There is, I believe, a solution to this problem: sort the customers before they get to the bags. The main issue with this setup comes from a concentrated wave of people overwhelming a single service point. If the people were dispersed to more servers, it would allow more efficient use of the volunteers, rather than having one bus overrun while others lie idle. There is a simple way to do this: sort first by the last digit of the bib, and then by bib color and number. This would decrease the concentration of the customers by an order of magnitude, distributing them across the buses, rather than having them queue up in one place where there aren’t enough volunteers to handle them.

Here’s how such a system could work. When the BAA gives out drop bags, runners affix a sticker with their number and wave color. For instance, it might say:

4 8 7 6 or 1 8 7 6 5

This allows a rough sort by color and then number, but color is simply a function of the number, so it does not spread out the customers. Here’s a proposed redesign:

4 8 7 6 or 1 8 7 6 5

What I’ve shown here is that the numbers could have the final number highlighted to help inform people of the new sorting method, allowing the runners to be sorted first by the final number of their bib, and then ordered by their number. This would reduce the concentration by a factor of 10.
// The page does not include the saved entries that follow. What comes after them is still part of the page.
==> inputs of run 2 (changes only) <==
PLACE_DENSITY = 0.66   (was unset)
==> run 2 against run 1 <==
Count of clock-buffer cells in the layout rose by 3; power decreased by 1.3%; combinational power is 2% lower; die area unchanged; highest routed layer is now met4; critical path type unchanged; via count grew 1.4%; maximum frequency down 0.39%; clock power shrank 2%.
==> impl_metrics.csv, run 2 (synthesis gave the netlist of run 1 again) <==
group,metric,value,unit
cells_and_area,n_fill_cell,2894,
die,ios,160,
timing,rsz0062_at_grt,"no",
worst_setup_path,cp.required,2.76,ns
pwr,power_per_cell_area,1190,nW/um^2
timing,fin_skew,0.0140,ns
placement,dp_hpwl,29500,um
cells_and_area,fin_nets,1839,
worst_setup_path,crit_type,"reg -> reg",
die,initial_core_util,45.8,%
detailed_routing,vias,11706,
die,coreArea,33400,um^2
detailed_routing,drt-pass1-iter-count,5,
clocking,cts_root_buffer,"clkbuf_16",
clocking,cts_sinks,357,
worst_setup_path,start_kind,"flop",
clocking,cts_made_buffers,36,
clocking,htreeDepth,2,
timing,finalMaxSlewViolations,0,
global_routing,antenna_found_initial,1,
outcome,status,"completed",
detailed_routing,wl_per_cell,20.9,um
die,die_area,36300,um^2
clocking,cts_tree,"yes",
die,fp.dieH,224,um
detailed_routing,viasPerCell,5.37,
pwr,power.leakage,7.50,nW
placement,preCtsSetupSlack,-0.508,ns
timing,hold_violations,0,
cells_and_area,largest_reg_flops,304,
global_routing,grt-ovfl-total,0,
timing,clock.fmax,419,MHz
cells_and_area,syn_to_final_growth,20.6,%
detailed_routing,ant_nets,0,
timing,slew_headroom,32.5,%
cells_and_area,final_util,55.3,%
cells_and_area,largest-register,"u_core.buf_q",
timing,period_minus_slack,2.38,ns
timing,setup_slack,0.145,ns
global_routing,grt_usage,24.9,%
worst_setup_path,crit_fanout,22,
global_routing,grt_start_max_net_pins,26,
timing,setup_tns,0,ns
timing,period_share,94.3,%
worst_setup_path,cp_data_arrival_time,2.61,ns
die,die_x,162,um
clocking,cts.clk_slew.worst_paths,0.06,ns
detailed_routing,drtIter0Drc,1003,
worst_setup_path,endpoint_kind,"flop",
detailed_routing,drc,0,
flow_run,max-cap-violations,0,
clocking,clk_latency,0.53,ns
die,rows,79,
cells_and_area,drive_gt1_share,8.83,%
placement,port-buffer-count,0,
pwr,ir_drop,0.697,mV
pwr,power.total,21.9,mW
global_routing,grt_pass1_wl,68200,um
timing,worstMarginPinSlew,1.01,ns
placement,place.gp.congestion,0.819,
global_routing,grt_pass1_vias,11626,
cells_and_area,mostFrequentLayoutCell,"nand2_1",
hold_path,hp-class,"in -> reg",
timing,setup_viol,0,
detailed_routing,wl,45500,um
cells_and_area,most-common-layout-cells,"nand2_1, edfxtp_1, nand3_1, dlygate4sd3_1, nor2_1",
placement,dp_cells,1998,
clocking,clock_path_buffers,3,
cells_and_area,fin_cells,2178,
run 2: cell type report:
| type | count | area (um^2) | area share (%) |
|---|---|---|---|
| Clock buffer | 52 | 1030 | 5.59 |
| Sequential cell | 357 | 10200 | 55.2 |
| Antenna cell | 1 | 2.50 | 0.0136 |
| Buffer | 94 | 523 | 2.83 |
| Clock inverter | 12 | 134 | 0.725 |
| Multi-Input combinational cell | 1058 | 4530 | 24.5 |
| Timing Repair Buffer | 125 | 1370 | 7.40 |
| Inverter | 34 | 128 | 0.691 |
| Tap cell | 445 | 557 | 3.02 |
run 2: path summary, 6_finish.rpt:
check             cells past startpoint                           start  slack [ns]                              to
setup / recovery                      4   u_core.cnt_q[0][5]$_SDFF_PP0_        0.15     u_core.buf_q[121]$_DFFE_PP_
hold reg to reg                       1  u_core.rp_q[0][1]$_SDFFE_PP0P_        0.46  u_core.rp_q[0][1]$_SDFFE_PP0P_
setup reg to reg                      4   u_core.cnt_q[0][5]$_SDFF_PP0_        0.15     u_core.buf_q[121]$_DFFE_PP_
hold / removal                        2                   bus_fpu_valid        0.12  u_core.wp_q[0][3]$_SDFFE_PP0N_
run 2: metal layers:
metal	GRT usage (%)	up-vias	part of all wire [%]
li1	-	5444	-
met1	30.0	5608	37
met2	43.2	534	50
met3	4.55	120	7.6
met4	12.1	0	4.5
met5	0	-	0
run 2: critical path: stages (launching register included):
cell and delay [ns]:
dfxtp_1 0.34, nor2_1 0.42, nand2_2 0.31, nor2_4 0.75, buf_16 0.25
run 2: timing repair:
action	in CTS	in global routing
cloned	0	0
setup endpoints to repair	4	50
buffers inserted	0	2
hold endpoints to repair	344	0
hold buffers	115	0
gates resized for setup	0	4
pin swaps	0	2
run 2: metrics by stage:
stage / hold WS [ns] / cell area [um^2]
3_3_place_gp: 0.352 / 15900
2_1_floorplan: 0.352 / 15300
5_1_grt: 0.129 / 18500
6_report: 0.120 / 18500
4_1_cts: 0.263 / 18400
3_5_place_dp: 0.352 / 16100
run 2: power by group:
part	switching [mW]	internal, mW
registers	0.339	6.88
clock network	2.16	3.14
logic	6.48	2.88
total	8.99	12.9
### config.mk
export PLATFORM = sky130hd
export DESIGN_NAME = hp_fifo
export DESIGN_NICKNAME = d
export VERILOG_FILES = /design/src/rtl/hp_fifo.sv
export SDC_FILE = /design/constraint.sdc
export NUM_CORES = 1
export LEC_CHECK = 0
export CORE_MARGIN = 3
export CORE_UTILIZATION = 27
export CTS_BUF_LIST = sky130_fd_sc_hd__clkbuf_4 sky130_fd_sc_hd__clkbuf_8 sky130_fd_sc_hd__clkbuf_16
export DETAILED_ROUTE_END_ITERATION = 10
export HOLD_SLACK_MARGIN = 0.03
export MAX_ROUTING_LAYER = met4
export PLACE_DENSITY = 0.53
export SLEW_MARGIN = 25
export SYNTH_ARGS = -nofsm -noshare
export SYNTH_HDL_FRONTEND = slang
export SYNTH_SLANG_ARGS = --single-unit
### constraint.sdc
create_clock -name clk -period 3.9 [get_ports clk]
set_clock_uncertainty 0.2 [all_clocks]
set_input_delay 0.39 -clock clk [delete_from_list [all_inputs] [get_ports clk]]
set_output_delay 0.39 -clock clk [all_outputs]
set_load 0.02 [all_outputs]
### src/rtl/hp_fifo.sv
// Host-to-parasite Tube data FIFO: single clock, inferred storage, first-word-fall-through read port.
// Host pushes bytes on qualified host cycles; parasite pops them in order on qualified parasite cycles.
module hp_fifo #(
    parameter int         DEPTH_LOG2 = 4,
    parameter logic [7:0] EMPTY_BYTE = 8'hAA
) (
    input  logic                  clk,
    input  logic                  h_rst_b,
    input  logic                  h_cken,
    input  logic                  h_selectData,
    input  logic                  h_wr,
    input  logic [7:0]            h_data,
    input  logic                  h_clear,
    input  logic                  p_cken,
    input  logic                  p_selectData,
    input  logic                  p_rdnw,
    output logic [7:0]            p_data,
    output logic                  p_data_available,
    output logic                  h_not_full,
    output logic                  h_overflow,
    output logic [DEPTH_LOG2:0]   count
);

    localparam int DEPTH = 1 << DEPTH_LOG2;
    localparam logic [DEPTH_LOG2:0]   FULL_COUNT = {1'b1, {DEPTH_LOG2{1'b0}}};
    localparam logic [DEPTH_LOG2:0]   CNT_ONE    = {{DEPTH_LOG2{1'b0}}, 1'b1};
    localparam logic [DEPTH_LOG2-1:0] PTR_ONE    = {{(DEPTH_LOG2-1){1'b0}}, 1'b1};

    logic [7:0]            mem [DEPTH];
    logic [DEPTH_LOG2-1:0] wptr;
    logic [DEPTH_LOG2-1:0] rptr;
    logic [DEPTH_LOG2:0]   count_q;
    logic                  overflow_q;

    logic full;
    logic empty;
    logic clear;
    logic push_req;
    logic pop_req;
    logic do_push;
    logic do_pop;
    logic overflow_set;

    // Handshake: a request is honoured only on a cycle where its side's cken is high;
    // there is no back-pressure, so status flags tell each side whether its access will land.
    assign push_req = h_cken & h_selectData & h_wr;
    assign pop_req  = p_cken & p_selectData & p_rdnw;
    assign clear    = h_cken & h_clear;

    assign full  = (count_q == FULL_COUNT);
    assign empty = (count_q == '0);

    // A pop from a full FIFO frees the slot the simultaneous push lands in.
    assign do_pop       = pop_req & ~empty & ~clear;
    assign do_push      = push_req & (~full | do_pop) & ~clear;
    assign overflow_set = push_req & full & ~do_pop & ~clear;

    always_ff @(posedge clk or negedge h_rst_b) begin
        if (!h_rst_b) begin
            wptr       <= '0;
            rptr       <= '0;
            count_q    <= '0;
            overflow_q <= 1'b0;
        end else if (clear) begin
            wptr       <= '0;
            rptr       <= '0;
            count_q    <= '0;
            overflow_q <= 1'b0;
        end else begin
            if (do_push) wptr <= wptr + PTR_ONE;
            if (do_pop)  rptr <= rptr + PTR_ONE;
            if (do_push && !do_pop) count_q <= count_q + CNT_ONE;
            else if (do_pop && !do_push) count_q <= count_q - CNT_ONE;
            if (overflow_set) overflow_q <= 1'b1;
        end
    end

    // Storage is deliberately not reset; pointers alone define what is visible.
    always_ff @(posedge clk) begin
        if (do_push) mem[wptr] <= h_data;
    end

    assign p_data           = empty ? EMPTY_BYTE : mem[rptr];
    assign p_data_available = ~empty;
    assign h_not_full       = ~full;
    assign h_overflow       = overflow_q;
    assign count            = count_q;

endmodule

==> metrics.txt, run 1 <==
status=finished clean; crit-path max FO=20; Area Growth Syn to Fin=22.1%; Hold Vio Cnt, Final=0; dpl cells=642; largest net degree at the start of global routing=36; Syn. warnings=0; CTS Sinks=142; Final ANT Viol Nets=0; Seq cells post-synth=142; iteration-0 DRC count of the detailed router=265; Post-CTS Setup Bufs=0; Diodes inserted=0; via count of the first global-routing pass=3202; fin util=33.7%; RSZ-0062 raised after global routing=false; DRC viols=0; Clk pin slew, worst setup/hold paths=0.06 ns; CTS tree=built; Overflow after GRT=0; core area=21900 um^2; Critical Path End Type=output port; FMAX=0.275 GHz; Synth Flop Type=edfxtp_1; port bufs=32; Mapped Cells=323; hold buffers post-CTS=0; DP HPWL=8420 um; Post-Synthesis Net Count=350; NumNets Final=408; total negative slack=0 ns; Slowest cell on crit path=dfrtp_2; deepest clock path buffer count=2; IO Count=33; Post-Syn Area per Cell=18.7 um^2; cell taking the most area after synthesis=edfxtp_1; PnR Total Power=0.00458 W; Vias/cell=4.72; layout cell share with drive strength beyond 1=22.1%; most common cell in the synthesized netlist=edfxtp_1; Slew HR=51.8%; fin crit period=3.63 ns; routed vias=3178; Slew @ Worst Pin=0.721 ns; Post-synth EDFFs=128; GP Congestion=0.791; count of cell types in the netlist=43; asr flop ratio synth=9.86%; HP Class=in2async; Root Driver=clkbuf_16; Clk Latency, worst-skew pair=0.41 ns; Worst EP required=3.31 ns; global-route wire length before repair=20200 um; initial antenna violation count=0; TritonRoute pass-1 iters=4; CP max stage delay=0.77 ns; Rows=54; IR drop worst, VDD=0.242 mV; Synth area leaders=edfxtp_1 (64%), mux4_2 (10%), dfrtp_1 (5.8%); post-synth top area share=63.6%; Seq/Total Area, Yosys=69.4%; startpoint types=flop; post-route cell area=7380 um^2; die area=24200 um^2; Chip Height=156 um; Max Slew Vio Count=0; Post-synth top cells=edfxtp_1 (128), mux4_2 (27), nor2_1 (19); fin crit share=93.1%; final setup vio count=0; worst-path cell chain=mux4_1 -> mux4_2 -> and2_1 -> clkdlybuf4s50_1; WL final=13100 um; MaxCap Viol Count=0; gr usage total=11.5%; CTS H-tree depth=4; Die X=156 um; wire length per cell=19.4 um; DP Area=6770 um^2; post-route insts no fill=674; critical path class=reg2out; number of CTS-inserted buffers=17; Critical Path AT=3.04 ns; Post-CTS Resized=0; LEAKAGE=2.47 nW; pwr/cell area=621 nW/um^2; Starting Density=27.6%; synthesized area=6050 um^2
<file path="src/rtl/serial_pkg.sv">
// Shared definitions for the serial word transmitter: FSM state encoding
// and a constant-evaluable ceil(log2) used to size the counters.
package serial_pkg;

  typedef enum logic [1:0] {
    IDLE  = 2'd0,
    SHIFT = 2'd1,
    DONE  = 2'd2
  } state_e;

  function automatic int unsigned clog2(input int unsigned value);
    int unsigned result;
    result = 0;
    for (int unsigned v = value - 1; v > 0; v = v >> 1) begin
      result = result + 1;
    end
    return result;
  endfunction

endpackage

</file>
<file path="src/rtl/bit_period_counter.sv">
// Bit-period timing for the serial transmitter: div_cnt paces one bit,
// bit_cnt tracks which bit of the word is on the line.
module bit_period_counter
  import serial_pkg::*;
#(
  parameter int unsigned WIDTH = 16,
  parameter int unsigned DIV   = 2
) (
  input  logic clk,
  input  logic rst_n,
  input  logic enable,
  input  logic clear,
  output logic tick,
  output logic last
);

  localparam int unsigned DIV_W = clog2(DIV + 1);
  localparam int unsigned BIT_W = clog2(WIDTH + 1);
  localparam logic [DIV_W-1:0] DIV_LAST = DIV_W'(DIV - 1);
  localparam logic [BIT_W-1:0] BIT_LAST = BIT_W'(WIDTH - 1);

  logic [DIV_W-1:0] div_cnt_q, div_cnt_d;
  logic [BIT_W-1:0] bit_cnt_q, bit_cnt_d;

  assign tick = (div_cnt_q == DIV_LAST);
  assign last = (bit_cnt_q == BIT_LAST);

  // NOTE: every always_comb output gets a default first, so no path can leave it unassigned and infer a latch.
  always_comb begin
    div_cnt_d = div_cnt_q;
    bit_cnt_d = bit_cnt_q;
    if (clear) begin
      div_cnt_d = '0;
      bit_cnt_d = '0;
    end else if (enable) begin
      if (tick) begin
        div_cnt_d = '0;
        // Terminal bit is followed by a clear, so bit_cnt never exceeds WIDTH.
        bit_cnt_d = bit_cnt_q + 1'b1;
      end else begin
        div_cnt_d = div_cnt_q + 1'b1;
      end
    end
  end

  // NOTE: sequential state uses non-blocking assignments so all registers update together at the edge.
  always_ff @(posedge clk or negedge rst_n) begin
    if (!rst_n) begin
      div_cnt_q <= '0;
      bit_cnt_q <= '0;
    end else begin
      div_cnt_q <= div_cnt_d;
      bit_cnt_q <= bit_cnt_d;
    end
  end

endmodule

</file>
<file path="src/rtl/serial_word_tx.sv">
// Parallel-to-serial word transmitter: shifts a WIDTH-bit word out LSB first,
// one bit per DIV cycles, with a per-bit capture strobe and a done pulse.
module serial_word_tx
  import serial_pkg::*;
#(
  parameter int unsigned WIDTH = 16,
  parameter int unsigned DIV   = 2
) (
  input  logic             clk,
  input  logic             rst_n,
  input  logic [WIDTH-1:0] in,
  input  logic             start,
  output logic             out,
  output logic             load,
  output logic             busy,
  output logic             done
);

  state_e           state_q, state_d;
  logic [WIDTH-1:0] sr_q, sr_d;
  logic             tick, last;
  logic             out_q, out_d;
  logic             load_q, load_d;
  logic             busy_q, busy_d;
  logic             done_q, done_d;

  bit_period_counter #(
    .WIDTH (WIDTH),
    .DIV   (DIV)
  ) u_counter (
    .clk    (clk),
    .rst_n  (rst_n),
    .enable (state_q == SHIFT),
    .clear  (state_q != SHIFT),
    .tick   (tick),
    .last   (last)
  );

  always_ff @(posedge clk or negedge rst_n) begin
    if (!rst_n) begin
      state_q <= IDLE;
    end else begin
      state_q <= state_d;
    end
  end

  always_comb begin
    state_d = state_q;
    case (state_q)
      IDLE:    if (start) state_d = SHIFT;
      SHIFT:   if (tick && last) state_d = DONE;
      DONE:    state_d = IDLE;
      default: state_d = IDLE;
    endcase
  end

  // Outputs are decoded from the current state and then registered, so the
  // pins trail the FSM by one cycle and have no path from the inputs.
  always_comb begin
    out_d  = 1'b0;
    load_d = 1'b0;
    busy_d = 1'b0;
    done_d = 1'b0;
    case (state_q)
      SHIFT: begin
        out_d  = sr_q[0];
        load_d = tick;
        busy_d = 1'b1;
      end
      DONE:    done_d = 1'b1;
      default: ;
    endcase
  end

  always_comb begin
    sr_d = sr_q;
    if (state_q == IDLE && start) begin
      sr_d = in;
    end else if (state_q == SHIFT && tick) begin
      sr_d = {1'b0, sr_q[WIDTH-1:1]};
    end
  end

  // NOTE: the shift register is a data path, but it is reset too so an aborted frame leaves no stale bits behind.
  always_ff @(posedge clk or negedge rst_n) begin
    if (!rst_n) begin
      sr_q   <= '0;
      out_q  <= 1'b0;
      load_q <= 1'b0;
      busy_q <= 1'b0;
      done_q <= 1'b0;
    end else begin
      sr_q   <= sr_d;
      out_q  <= out_d;
      load_q <= load_d;
      busy_q <= busy_d;
      done_q <= done_d;
    end
  end

  assign out  = out_q;
  assign load = load_q;
  assign busy = busy_q;
  assign done = done_q;

endmodule

</file>
<file path="config.mk">
export PLATFORM = sky130hd
export DESIGN_NAME = serial_word_tx
export DESIGN_NICKNAME = d
export VERILOG_FILES = /design/src/rtl/serial_pkg.sv /design/src/rtl/bit_period_counter.sv /design/src/rtl/serial_word_tx.sv
export SDC_FILE = /design/constraint.sdc
export NUM_CORES = 1
export LEC_CHECK = 0
export BUFFER_PORTS_ARGS = -buffer_cell sky130_fd_sc_hd__buf_2
export CELL_PAD_IN_SITES_DETAIL_PLACEMENT = 0
export CELL_PAD_IN_SITES_GLOBAL_PLACEMENT = 1
export CORE_UTILIZATION = 29
export DETAILED_ROUTE_END_ITERATION = 7
export PLACE_DENSITY_LB_ADDON = 0.15
export SLEW_MARGIN = 20
export SYNTH_ARGS = -nofsm -noshare
export SYNTH_HDL_FRONTEND = slang
export SYNTH_HIERARCHICAL = 1
export SYNTH_SLANG_ARGS = --single-unit
export TNS_END_PERCENT = 50
</file>
<file path="constraint.sdc">
create_clock -name clk -period 1.6 [get_ports clk]
set_input_delay 0.16 -clock clk [delete_from_list [all_inputs] [get_ports clk]]
set_output_delay 0.16 -clock clk [all_outputs]
set_load 0.01 [all_outputs]
</file>
==> summary.md <==
| Metric | Value |
|---|---|
| Result of the run | `finished clean` |
| Die footprint | `~5000 um^2` |
| Core outline area | `around 4400 um^2` |
| Post-CTS Hold Buffers | `1` |
| Routability cong. | `slightly below 0.8` |
| TritonCTS clock tree | `done` |
| Fraction of post-synthesis cell area in the top cell type by area | `0.5410` |
| Highest signal layer in the routed design | `met4` |
| Req. time, crit path | `1.80 ns` |
| Final Total Pwr | `around 0.0025 W` |
| LEAKAGE | `~0.76 nW` |
| Number of design rule violations left after detail routing | `0` |
| Sequential-to-total area share from yosys stat | `0.5410` |
| Count of buffers inserted at the top-level ports | `22` |
| Setup repair after global routing missed its margin | `false` |
| Number of vias after detailed routing | `between 1,000 and 1,500` |
| Crit path time final | `1.424 ns` |
| Sequential cell area | `approximately 730 um^2` |
| Share of final-layout standard cells stronger than drive strength 1 | `0.2927` |
| Number of flops mapped to enable cells by yosys | `0` |
| Clock insertion delay at the later pin of the skew report | `between 0.2 and 0.3 ns` |
| Final-report max-slew violation count | `0` |
| Worst slew margin relative to its limit | `0.5550` |
| Top cell types by occurrence after synthesis | `29 x dfrtp_1, 28 x a21oi_1, 22 x nand2_1, 11 x nor2_1, 6 x nor2_2` |
| Cell-by-cell trace of the critical path | `nor2b_1, nand3b_2, or3_1, a21oi_1` |
| Overall die width | `70.01 um` |
| Met2 wire length | `between 1000 and 1500 um` |
| Syn avg cell area | `between 10 and 15 um^2` |
| Height of the die | `~70 um` |
| Synth area leader | `dfrtp_1` |
| Worst hold slack after final layout | `0.07995 ns` |
| Overall track demand over capacity in global routing | `0.1222` |
| Final hold vios | `0` |
| Vias in the first global route | `around 1,000` |
| Routed wire length | `about 2700 um` |
| Mapped Area | `approximately 1300 um^2` |
| Number of antenna-violating nets in the routed design | `0` |
| Post-route clock skew | `0.006560 ns` |
| Met1 WL | `between 1000 and 1500 um` |
| Classification of the worst setup path | `reg2reg` |
| Io pins | `23` |
| Number of antenna diodes | `0` |
| Largest net degree at the start of global routing | `30` |
| Number of nets in the synthesized netlist | `about 150` |
| Initial Util | `0.3039` |
| Cell type of the slowest stage on the worst timing path | `dfrtp_1` |
| H-tree lvl count | `2` |
| Sum of met3 wire segment lengths after detailed routing | `around 140 um` |
| Count of TritonRoute iterations in the first routing pass | `4` |
| Ratio of routed vias to standard cells | `4.653` |
| Tightest Pin Transition | `roughly 0.67 ns` |
| Post-layout net count | `around 180` |
| Floorplan row count | `24` |
| Buffer cell driving the clock tree root | `clkbuf_8` |
| Cells after synthesis | `132` |
| Critical Path Source Type | `flop` |
| Hold Crit Class | `in2reg` |
| Number of register bits inferred by synthesis | `29` |
| Area added between synthesis and finish | `19.22%` |
| Setup Viol. Count Final | `0` |
| Setup Total Neg Slack | `0 ns` |
| Area of the multi-input gates | `approximately 550 um^2` |
| Arrival @ worst endpoint | `between 1.5 and 2 ns` |
| Max-cap check violation count | `0` |
| Yosys warning count | `6` |
| Setup Buffers After CTS | `0` |
| Starting DRT DRC Count | `44` |
| Aggregate global routing overflow | `0` |
| Dominant cells by area after synthesis | `dfrtp_1 54%, a21oi_1 10%, nand2_1 6.2%` |
| Share of async-settable or async-resettable flops after synthesis | `1.000` |
| Most used DFF post-synth | `dfrtp_1` |
| Number of distinct standard cells referenced by the synthesized netlist | `30` |
| Max incr delay on CP | `roughly 0.44 ns` |
| CTS clock-pin slew for the worst setup and hold paths | `roughly 0.06 ns` |
| Most repeated cell in the gate-level netlist after synthesis | `dfrtp_1` |
| Maximum fanout encountered on the critical timing path | `5` |
| Inserted Clock Buffers | `5` |
| Clock sink count | `29` |
| Max Buffers Root-to-Sink | `2` |
| Number of cells upsized or downsized after cts | `0` |
| Critical Path End Type | `flop` |
| Antenna violations before repair | `0` |
| Worst vdd ir | `between 0.7 and 0.8 mV` |
| Average detailed-routed wire length per instance | `around 12 um` |
| Tcrit/Tclk final | `0.8898` |
| Global-route wire length before repair | `roughly 4500 um` |
| Pwr Density | `1588 nW/um^2` |
| Filler Cell Count | `450` |
| Peak Freq | `between 700 and 800 MHz` |
final cells by class:
class	count	share of cell area
sequential	29	0.4538
multi-input combinational	94	0.3427
clock buffer	8	0.05008
inverter	4	0.009390
timing repair buffer	29	0.1033
tap	52	0.04069
worst paths after layout:
| check | start | slack (ns) | to | cells after the start |
|---|---|---|---|---|
| setup / recovery | state_q[1] | 0.18 | u_counter/bit_cnt_q[3] | 4 |
| hold reg to reg | sr_q[1] | 0.51 | sr_q[0] | 2 |
| hold / removal | in[15] | 0.08 | sr_q[15] | 3 |
| max in group asynchronous | rst_n | 0.70 | load | 2 |
| setup reg to reg | state_q[1] | 0.18 | u_counter/bit_cnt_q[3] | 4 |
| min in group asynchronous | rst_n | 0.45 | sr_q[4] | 2 |
kinds of logic after synthesis:
logic type | Yosys count | share of synthesized area
XOR/XNOR | 3 | 0.01959
AND/OR/NAND/NOR | 56 | 0.2398
buffers and inverters | 9 | 0.05037
AO/OA/AOI/OAI | 33 | 0.1306
adder cells (fa/ha/maj) | 2 | 0.01865
flip-flops | 29 | 0.5410
where the power goes:
group,total (W),internal [W],switching [W]
clock network,0.000570,0.000308,0.000262
registers,0.00117,0.00101,0.000161
logic,0.000799,0.000353,0.000445
total,0.00254,0.00167,0.000868
cells in the final DEF, fill, tap and decap left out, types with 2 or more instances in the layout:
cell,instances
dfrtp_1,29
a21oi_1,28
nand2_1,22
buf_2,22
nor2_1,11
nor2_2,6
buf_4,6
clkbuf_8,5
inv_1,3
nand3_2,3
clkbuf_1,3
and2_1,2
a22oi_1,2
xnor2_1,2
a211oi_1,2
ha_1,2
sequential cells by signal (all words and copies together), names as in the netlist:
signal,count
out,1
u_counter/div_cnt_q,2
sr_q,16
load,1
busy,1
u_counter/bit_cnt_q,5
done,1
state_q,2
layer usage:
metal,global-route usage,vias to the layer above
met5,0,-
met2,0.1944,21
met1,0.1434,472
met4,0.07333,0
li1,-,504
met3,0.03896,8
per-stage QoR:
step	setup WS (ns)	instances	area, um^2	utilization
after detailed placement	0.1853	207	1509	0.3418
after floorplan	0.04784	132	1341	-
after CTS	0.1651	216	1599	0.3622
after global routing	0.05507	216	1599	0.3622
final	0.1764	216	1599	0.3622
after global placement	0.2405	207	1509	0.3418
critical path: cells and delay by family (launching register included):
family             cells  cell delay, ns
AOI/OAI and AO/OA      1            0.15
DFF                    1            0.44
and+or+nand+nor        3            0.76
Note: power is estimated with default switching activity, not from simulation.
Directions about the changes could be given to runners with their drop bag sticker, as well as at the bag drop-off in the morning. Instead of signs pointing to different colors, they would instead point to numbers: 0 to 3 to the left, 4 to 6 to the right, 7 to 9 straight ahead. The start would be less tricky: before the race, people are generally more mentally aware than after running 26.2 miles. Once overcoming this small hurdle, runners would proceed to their number, then to the bus assigned to their color (each bus would likely have two waves assigned) and then the correct range. It would introduce an extra sorting step at the start, but would pay dividends later on.

The finish would introduce more complexity: runners and volunteers would have to direct people based on the last number of their race bib. This would be mitigated in a couple of ways. First, racers would have already experienced the system before the race. Second, volunteers already have to sort barely-cogent runners stumbling their way along Boylston Street by color, so they would instead sort “right/straight/left” by bib number. Once on the right street, runners would be able to find their correct bus by last digit and then color and join a much shorter and congested queue. Rather than 15 to 30 minute queues for bags, most runners would be served in just a few moments.

It might also allow the race organization to cut down on number of volunteers required for the system. Rather than moving volunteers between buses as demand changes, each bus would have even demand during the entire bib pick-up procedure. This would reduce “deadhead” time when volunteers are required to move between buses as they are needed elsewhere, by allowing them to maintain a single duty station during the entirety of the bag pickup process. There would still be 300 or more finishers per minute, but they would be spread across 10 pickup locations at any given time, not concentrated at a single site.

Since this is sometimes a transportation-related site, there is a lesson here in the transportation planning realm: A system which seems efficient may have an unforeseen bottleneck which creates a single point of failure, meaning that a small portion of the system is oversubscribed while the rest is underutilized. A wide highway might encounter a lane drop or even a situation where traffic has to sort into different lanes, resulting in a long backup. A rail line may have plenty of capacity along most of the line but a busy station with long dwell times or a single switch may curtail capacity along the rest of the line. For the Boston Marathon bag pick-up, the well-intentioned decision to simplify the drop bag system results in a bottleneck of hundreds of cold runners huddling under thermal sheets, all too often in cold rain. Simply by changing some procedures, this may have a fix which would benefit everyone involved.